*INPUT DATA*
---*---

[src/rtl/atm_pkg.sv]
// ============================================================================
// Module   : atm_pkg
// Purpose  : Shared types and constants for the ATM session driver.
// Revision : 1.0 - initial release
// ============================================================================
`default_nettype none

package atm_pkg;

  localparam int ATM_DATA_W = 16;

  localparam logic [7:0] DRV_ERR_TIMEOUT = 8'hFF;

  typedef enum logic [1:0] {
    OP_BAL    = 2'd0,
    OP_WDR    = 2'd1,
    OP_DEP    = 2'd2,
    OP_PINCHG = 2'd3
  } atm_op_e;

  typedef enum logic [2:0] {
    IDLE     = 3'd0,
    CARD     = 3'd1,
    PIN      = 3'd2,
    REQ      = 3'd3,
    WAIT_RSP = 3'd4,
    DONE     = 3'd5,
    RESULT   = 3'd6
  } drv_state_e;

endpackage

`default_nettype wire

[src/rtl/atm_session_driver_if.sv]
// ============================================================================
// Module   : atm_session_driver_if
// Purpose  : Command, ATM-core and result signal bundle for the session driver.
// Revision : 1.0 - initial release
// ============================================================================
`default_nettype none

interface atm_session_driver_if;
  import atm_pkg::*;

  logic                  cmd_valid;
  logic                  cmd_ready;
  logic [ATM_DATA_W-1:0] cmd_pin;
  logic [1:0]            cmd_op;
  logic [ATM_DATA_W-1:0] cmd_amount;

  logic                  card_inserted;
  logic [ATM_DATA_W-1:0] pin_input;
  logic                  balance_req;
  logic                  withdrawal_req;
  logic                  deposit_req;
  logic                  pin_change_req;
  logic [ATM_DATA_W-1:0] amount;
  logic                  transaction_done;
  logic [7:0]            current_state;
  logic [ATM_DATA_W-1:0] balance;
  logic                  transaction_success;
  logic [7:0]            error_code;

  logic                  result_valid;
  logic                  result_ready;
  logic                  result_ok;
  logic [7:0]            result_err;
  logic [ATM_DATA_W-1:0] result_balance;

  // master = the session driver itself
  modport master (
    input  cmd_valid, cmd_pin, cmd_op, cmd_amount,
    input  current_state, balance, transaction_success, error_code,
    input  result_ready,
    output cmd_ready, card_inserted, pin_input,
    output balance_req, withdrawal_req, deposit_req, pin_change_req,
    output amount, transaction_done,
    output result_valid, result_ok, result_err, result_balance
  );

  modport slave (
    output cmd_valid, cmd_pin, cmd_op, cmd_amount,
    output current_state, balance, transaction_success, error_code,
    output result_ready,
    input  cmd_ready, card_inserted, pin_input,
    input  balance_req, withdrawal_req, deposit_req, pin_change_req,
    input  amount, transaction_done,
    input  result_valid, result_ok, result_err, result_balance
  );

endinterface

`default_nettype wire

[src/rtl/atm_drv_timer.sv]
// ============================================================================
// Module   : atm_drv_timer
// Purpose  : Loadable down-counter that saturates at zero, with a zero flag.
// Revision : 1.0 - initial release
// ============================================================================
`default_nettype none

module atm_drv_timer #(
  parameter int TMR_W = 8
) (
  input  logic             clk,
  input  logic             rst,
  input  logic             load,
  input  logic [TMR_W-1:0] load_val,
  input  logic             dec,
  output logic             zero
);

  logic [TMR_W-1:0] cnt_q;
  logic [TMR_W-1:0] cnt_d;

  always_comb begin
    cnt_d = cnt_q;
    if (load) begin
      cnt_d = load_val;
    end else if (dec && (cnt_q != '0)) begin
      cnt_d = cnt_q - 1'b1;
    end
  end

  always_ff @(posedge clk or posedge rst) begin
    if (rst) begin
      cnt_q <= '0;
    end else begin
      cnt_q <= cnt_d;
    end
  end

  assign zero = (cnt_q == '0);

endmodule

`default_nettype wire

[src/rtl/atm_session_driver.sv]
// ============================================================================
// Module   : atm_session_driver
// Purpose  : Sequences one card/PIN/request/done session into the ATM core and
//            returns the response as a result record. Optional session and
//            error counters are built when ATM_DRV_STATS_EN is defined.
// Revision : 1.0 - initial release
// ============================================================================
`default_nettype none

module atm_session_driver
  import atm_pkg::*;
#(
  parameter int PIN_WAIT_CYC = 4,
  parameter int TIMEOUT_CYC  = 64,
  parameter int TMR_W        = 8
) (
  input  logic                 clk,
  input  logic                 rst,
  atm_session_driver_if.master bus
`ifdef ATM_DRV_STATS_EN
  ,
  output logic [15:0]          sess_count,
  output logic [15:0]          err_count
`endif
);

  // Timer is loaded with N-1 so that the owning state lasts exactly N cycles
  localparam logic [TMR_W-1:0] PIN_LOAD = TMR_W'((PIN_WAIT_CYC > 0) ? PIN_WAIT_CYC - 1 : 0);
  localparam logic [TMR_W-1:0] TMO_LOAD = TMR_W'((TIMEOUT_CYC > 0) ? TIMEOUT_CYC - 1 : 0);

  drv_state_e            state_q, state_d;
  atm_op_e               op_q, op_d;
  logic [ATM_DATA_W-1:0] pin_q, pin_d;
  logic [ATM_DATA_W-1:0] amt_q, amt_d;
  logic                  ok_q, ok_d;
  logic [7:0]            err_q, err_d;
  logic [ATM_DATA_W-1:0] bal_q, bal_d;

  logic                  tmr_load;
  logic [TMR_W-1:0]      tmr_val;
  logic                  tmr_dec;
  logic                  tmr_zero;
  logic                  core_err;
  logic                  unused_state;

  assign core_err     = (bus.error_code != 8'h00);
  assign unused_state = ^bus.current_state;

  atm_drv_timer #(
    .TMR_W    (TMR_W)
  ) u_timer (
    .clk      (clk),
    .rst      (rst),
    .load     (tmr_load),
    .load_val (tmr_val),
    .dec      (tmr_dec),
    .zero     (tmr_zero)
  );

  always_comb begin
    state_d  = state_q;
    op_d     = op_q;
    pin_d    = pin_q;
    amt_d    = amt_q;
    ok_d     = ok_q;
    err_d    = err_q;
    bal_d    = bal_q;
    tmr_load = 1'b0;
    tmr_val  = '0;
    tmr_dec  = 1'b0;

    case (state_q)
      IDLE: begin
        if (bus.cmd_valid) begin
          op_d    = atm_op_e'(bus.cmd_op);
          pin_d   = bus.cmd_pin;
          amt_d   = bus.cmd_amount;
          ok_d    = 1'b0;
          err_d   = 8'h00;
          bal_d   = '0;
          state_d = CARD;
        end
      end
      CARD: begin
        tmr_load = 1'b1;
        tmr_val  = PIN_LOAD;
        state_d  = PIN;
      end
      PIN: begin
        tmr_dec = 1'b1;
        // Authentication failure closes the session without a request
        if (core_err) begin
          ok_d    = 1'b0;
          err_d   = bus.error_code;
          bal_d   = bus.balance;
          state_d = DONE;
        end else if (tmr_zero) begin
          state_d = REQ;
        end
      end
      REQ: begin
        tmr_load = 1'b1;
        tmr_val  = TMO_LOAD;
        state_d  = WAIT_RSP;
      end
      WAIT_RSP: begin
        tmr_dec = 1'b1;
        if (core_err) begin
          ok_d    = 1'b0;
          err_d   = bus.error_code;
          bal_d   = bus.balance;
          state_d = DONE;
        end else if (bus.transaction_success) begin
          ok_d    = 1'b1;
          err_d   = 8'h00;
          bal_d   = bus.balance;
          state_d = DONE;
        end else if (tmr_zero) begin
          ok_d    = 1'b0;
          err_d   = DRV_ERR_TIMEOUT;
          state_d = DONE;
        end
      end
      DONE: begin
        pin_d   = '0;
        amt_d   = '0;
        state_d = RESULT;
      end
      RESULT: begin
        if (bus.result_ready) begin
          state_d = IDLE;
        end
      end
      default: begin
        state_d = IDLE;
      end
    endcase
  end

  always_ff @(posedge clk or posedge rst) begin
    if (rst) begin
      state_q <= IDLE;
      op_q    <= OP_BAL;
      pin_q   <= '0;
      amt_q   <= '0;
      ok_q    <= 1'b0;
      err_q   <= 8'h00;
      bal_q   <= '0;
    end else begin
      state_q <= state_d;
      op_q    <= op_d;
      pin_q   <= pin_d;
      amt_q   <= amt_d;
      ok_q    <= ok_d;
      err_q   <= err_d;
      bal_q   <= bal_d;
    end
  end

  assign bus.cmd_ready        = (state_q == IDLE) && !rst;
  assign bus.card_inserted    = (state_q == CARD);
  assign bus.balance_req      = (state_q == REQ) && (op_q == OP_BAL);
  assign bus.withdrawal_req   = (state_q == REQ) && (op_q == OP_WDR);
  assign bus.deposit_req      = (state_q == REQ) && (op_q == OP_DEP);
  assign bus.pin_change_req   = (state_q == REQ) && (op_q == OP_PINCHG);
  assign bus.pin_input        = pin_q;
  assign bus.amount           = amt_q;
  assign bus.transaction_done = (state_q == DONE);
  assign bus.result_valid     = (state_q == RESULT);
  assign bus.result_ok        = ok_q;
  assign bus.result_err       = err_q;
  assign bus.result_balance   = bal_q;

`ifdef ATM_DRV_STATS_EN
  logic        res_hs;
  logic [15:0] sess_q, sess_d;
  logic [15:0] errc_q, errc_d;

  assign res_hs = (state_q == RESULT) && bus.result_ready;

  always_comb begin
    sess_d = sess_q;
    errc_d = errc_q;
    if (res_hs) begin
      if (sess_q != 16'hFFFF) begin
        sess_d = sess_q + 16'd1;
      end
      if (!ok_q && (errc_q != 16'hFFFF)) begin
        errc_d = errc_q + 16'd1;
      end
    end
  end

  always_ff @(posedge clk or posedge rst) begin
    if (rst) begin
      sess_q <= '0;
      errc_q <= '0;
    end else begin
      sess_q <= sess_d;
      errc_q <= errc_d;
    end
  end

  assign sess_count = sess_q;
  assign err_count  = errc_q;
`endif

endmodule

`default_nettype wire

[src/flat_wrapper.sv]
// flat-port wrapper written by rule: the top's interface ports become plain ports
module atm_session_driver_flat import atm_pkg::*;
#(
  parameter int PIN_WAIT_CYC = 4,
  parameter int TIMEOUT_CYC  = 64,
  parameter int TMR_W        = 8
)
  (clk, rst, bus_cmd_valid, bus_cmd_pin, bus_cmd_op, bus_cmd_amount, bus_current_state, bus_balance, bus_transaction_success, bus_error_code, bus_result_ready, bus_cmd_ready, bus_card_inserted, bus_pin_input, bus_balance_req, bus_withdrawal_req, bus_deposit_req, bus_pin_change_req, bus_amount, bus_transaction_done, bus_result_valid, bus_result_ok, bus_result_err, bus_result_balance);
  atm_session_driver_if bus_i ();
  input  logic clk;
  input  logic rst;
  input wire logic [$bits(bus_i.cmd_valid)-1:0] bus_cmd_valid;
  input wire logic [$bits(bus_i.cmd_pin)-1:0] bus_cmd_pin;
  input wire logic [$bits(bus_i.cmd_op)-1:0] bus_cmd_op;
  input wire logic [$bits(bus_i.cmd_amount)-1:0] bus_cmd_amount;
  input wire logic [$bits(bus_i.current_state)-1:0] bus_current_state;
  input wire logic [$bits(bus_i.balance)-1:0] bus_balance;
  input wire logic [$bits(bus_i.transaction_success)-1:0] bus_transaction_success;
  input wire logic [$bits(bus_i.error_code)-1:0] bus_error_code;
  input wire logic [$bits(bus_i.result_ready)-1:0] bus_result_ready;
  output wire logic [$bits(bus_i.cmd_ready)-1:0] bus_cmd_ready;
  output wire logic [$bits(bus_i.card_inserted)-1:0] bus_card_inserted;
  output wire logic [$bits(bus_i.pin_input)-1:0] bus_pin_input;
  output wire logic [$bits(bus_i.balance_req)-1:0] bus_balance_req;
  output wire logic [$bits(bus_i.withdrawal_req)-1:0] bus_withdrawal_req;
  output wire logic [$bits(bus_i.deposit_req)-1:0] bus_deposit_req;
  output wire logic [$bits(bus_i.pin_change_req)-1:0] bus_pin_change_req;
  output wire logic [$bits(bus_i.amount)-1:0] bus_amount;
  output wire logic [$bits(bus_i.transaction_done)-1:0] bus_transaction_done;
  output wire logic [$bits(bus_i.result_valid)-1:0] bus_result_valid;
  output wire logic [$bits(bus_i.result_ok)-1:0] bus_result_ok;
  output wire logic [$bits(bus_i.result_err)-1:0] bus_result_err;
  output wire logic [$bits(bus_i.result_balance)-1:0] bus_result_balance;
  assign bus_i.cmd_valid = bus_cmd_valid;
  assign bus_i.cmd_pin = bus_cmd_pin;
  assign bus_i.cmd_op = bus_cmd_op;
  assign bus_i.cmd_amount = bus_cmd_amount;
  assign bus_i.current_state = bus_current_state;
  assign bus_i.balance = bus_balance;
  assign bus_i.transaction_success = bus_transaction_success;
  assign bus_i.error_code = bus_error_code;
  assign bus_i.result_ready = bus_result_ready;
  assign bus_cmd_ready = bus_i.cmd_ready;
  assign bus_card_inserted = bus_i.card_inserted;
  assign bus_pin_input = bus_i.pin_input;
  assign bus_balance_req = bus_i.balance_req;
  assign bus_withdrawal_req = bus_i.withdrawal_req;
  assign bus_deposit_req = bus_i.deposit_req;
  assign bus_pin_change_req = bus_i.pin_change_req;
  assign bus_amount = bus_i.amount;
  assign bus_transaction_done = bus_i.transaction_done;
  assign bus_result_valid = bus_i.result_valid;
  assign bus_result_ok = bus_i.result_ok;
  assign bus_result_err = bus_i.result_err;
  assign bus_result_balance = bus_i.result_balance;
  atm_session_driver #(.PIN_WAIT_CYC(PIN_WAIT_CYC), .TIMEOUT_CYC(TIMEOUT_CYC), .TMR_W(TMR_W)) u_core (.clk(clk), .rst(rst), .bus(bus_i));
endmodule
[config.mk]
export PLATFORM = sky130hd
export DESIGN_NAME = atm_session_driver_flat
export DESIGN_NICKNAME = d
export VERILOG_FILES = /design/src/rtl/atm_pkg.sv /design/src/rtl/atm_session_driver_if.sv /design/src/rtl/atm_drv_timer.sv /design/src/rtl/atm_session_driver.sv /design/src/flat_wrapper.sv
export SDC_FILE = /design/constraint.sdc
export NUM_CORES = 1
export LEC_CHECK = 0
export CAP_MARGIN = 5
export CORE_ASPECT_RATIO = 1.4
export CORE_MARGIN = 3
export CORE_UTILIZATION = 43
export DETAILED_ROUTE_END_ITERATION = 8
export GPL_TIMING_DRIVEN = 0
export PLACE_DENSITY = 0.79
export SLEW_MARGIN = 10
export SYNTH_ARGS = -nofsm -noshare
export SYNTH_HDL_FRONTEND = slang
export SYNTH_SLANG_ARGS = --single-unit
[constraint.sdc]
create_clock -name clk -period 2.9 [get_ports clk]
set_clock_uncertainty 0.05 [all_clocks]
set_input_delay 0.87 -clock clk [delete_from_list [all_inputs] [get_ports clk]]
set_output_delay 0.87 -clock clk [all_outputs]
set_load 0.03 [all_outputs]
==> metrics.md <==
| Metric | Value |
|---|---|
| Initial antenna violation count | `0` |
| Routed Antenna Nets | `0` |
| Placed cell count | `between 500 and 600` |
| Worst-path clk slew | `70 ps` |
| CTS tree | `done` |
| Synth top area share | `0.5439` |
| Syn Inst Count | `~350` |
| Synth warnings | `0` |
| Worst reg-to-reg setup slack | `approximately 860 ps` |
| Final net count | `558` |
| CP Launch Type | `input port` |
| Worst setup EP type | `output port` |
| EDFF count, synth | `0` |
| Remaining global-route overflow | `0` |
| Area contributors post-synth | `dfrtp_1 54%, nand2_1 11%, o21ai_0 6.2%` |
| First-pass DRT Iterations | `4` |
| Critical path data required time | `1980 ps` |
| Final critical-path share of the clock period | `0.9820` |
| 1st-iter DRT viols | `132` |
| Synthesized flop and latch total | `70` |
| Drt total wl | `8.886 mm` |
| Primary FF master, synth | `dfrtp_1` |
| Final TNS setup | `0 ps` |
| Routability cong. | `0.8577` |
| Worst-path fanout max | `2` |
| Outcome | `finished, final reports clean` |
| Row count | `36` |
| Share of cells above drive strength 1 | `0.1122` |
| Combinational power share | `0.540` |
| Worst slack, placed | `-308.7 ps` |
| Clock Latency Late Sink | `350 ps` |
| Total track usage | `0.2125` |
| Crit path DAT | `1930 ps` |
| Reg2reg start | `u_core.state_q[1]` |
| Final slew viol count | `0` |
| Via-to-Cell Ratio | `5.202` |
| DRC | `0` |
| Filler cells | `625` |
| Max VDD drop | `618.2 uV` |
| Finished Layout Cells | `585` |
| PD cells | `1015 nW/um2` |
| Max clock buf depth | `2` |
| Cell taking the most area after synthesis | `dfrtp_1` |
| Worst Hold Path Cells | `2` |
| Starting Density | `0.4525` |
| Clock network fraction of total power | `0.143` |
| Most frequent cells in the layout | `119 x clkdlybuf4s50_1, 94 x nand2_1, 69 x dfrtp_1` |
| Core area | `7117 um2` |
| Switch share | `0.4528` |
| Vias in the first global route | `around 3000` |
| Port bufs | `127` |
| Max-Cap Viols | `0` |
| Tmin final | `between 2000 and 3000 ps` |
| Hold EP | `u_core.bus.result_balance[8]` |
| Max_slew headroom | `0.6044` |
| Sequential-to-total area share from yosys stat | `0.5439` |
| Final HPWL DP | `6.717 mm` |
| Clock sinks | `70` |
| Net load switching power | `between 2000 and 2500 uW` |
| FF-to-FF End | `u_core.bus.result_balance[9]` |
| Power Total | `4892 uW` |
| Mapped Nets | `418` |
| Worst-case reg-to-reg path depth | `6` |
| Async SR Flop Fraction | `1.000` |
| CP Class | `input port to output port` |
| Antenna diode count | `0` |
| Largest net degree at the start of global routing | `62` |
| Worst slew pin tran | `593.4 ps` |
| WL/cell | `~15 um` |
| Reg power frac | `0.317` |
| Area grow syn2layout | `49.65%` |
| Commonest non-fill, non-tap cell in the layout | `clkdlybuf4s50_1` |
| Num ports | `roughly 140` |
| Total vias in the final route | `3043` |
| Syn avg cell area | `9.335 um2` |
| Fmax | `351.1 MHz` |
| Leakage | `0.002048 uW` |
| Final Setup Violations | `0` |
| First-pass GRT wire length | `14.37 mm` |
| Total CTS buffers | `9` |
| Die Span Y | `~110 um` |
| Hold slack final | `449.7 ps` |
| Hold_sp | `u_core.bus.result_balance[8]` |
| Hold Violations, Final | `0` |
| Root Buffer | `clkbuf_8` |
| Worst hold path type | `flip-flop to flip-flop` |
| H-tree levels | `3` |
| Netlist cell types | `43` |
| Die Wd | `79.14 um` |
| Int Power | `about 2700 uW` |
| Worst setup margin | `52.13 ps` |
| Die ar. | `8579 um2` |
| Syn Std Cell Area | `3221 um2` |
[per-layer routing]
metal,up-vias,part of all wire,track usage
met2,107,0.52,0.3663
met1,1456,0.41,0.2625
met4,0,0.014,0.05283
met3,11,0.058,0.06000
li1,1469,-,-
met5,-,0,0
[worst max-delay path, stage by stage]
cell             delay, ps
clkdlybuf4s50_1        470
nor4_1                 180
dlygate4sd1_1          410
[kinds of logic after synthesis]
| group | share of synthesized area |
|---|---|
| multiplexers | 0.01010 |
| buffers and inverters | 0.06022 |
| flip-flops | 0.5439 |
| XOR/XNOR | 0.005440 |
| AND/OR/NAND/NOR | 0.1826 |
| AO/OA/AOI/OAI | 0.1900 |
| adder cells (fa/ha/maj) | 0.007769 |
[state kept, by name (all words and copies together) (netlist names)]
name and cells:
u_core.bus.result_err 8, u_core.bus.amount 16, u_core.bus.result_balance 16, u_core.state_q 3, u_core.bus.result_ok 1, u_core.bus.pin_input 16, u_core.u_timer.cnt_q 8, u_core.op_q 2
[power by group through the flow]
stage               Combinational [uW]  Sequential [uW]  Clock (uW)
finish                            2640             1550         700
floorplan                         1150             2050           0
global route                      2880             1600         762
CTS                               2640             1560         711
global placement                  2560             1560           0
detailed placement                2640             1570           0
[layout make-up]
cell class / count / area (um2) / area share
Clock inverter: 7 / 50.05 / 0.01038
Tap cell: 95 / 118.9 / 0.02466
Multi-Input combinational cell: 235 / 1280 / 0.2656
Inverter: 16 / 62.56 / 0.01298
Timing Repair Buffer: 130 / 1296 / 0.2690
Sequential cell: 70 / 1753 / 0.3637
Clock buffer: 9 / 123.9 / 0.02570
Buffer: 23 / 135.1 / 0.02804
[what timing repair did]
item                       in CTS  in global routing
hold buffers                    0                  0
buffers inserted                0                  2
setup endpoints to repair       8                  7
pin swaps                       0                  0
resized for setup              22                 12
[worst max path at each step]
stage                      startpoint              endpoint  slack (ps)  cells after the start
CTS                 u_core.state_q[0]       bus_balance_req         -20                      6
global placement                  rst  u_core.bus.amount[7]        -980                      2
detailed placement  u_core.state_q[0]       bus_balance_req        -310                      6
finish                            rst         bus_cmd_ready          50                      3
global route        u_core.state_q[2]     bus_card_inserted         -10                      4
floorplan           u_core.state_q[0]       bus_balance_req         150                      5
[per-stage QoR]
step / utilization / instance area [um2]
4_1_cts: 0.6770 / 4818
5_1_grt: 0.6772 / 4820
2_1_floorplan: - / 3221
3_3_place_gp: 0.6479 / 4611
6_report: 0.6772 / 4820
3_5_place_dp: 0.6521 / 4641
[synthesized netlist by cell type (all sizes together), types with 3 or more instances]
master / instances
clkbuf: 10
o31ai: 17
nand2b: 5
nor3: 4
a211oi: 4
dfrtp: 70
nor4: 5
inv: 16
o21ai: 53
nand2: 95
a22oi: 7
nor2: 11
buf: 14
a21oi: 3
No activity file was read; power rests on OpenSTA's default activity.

---*---

*PROBLEM TO WORK ON*
Needed here are the exact lines from the start of the material through the line that contains "logic [ATM_DATA_W-1:0] pin_input;", and no others.

*SOLVED PROBLEM*
[src/rtl/atm_pkg.sv]
// ============================================================================
// Module   : atm_pkg
// Purpose  : Shared types and constants for the ATM session driver.
// Revision : 1.0 - initial release
// ============================================================================
`default_nettype none

package atm_pkg;

  localparam int ATM_DATA_W = 16;

  localparam logic [7:0] DRV_ERR_TIMEOUT = 8'hFF;

  typedef enum logic [1:0] {
    OP_BAL    = 2'd0,
    OP_WDR    = 2'd1,
    OP_DEP    = 2'd2,
    OP_PINCHG = 2'd3
  } atm_op_e;

  typedef enum logic [2:0] {
    IDLE     = 3'd0,
    CARD     = 3'd1,
    PIN      = 3'd2,
    REQ      = 3'd3,
    WAIT_RSP = 3'd4,
    DONE     = 3'd5,
    RESULT   = 3'd6
  } drv_state_e;

endpackage

`default_nettype wire

[src/rtl/atm_session_driver_if.sv]
// ============================================================================
// Module   : atm_session_driver_if
// Purpose  : Command, ATM-core and result signal bundle for the session driver.
// Revision : 1.0 - initial release
// ============================================================================
`default_nettype none

interface atm_session_driver_if;
  import atm_pkg::*;

  logic                  cmd_valid;
  logic                  cmd_ready;
  logic [ATM_DATA_W-1:0] cmd_pin;
  logic [1:0]            cmd_op;
  logic [ATM_DATA_W-1:0] cmd_amount;

  logic                  card_inserted;
  logic [ATM_DATA_W-1:0] pin_input;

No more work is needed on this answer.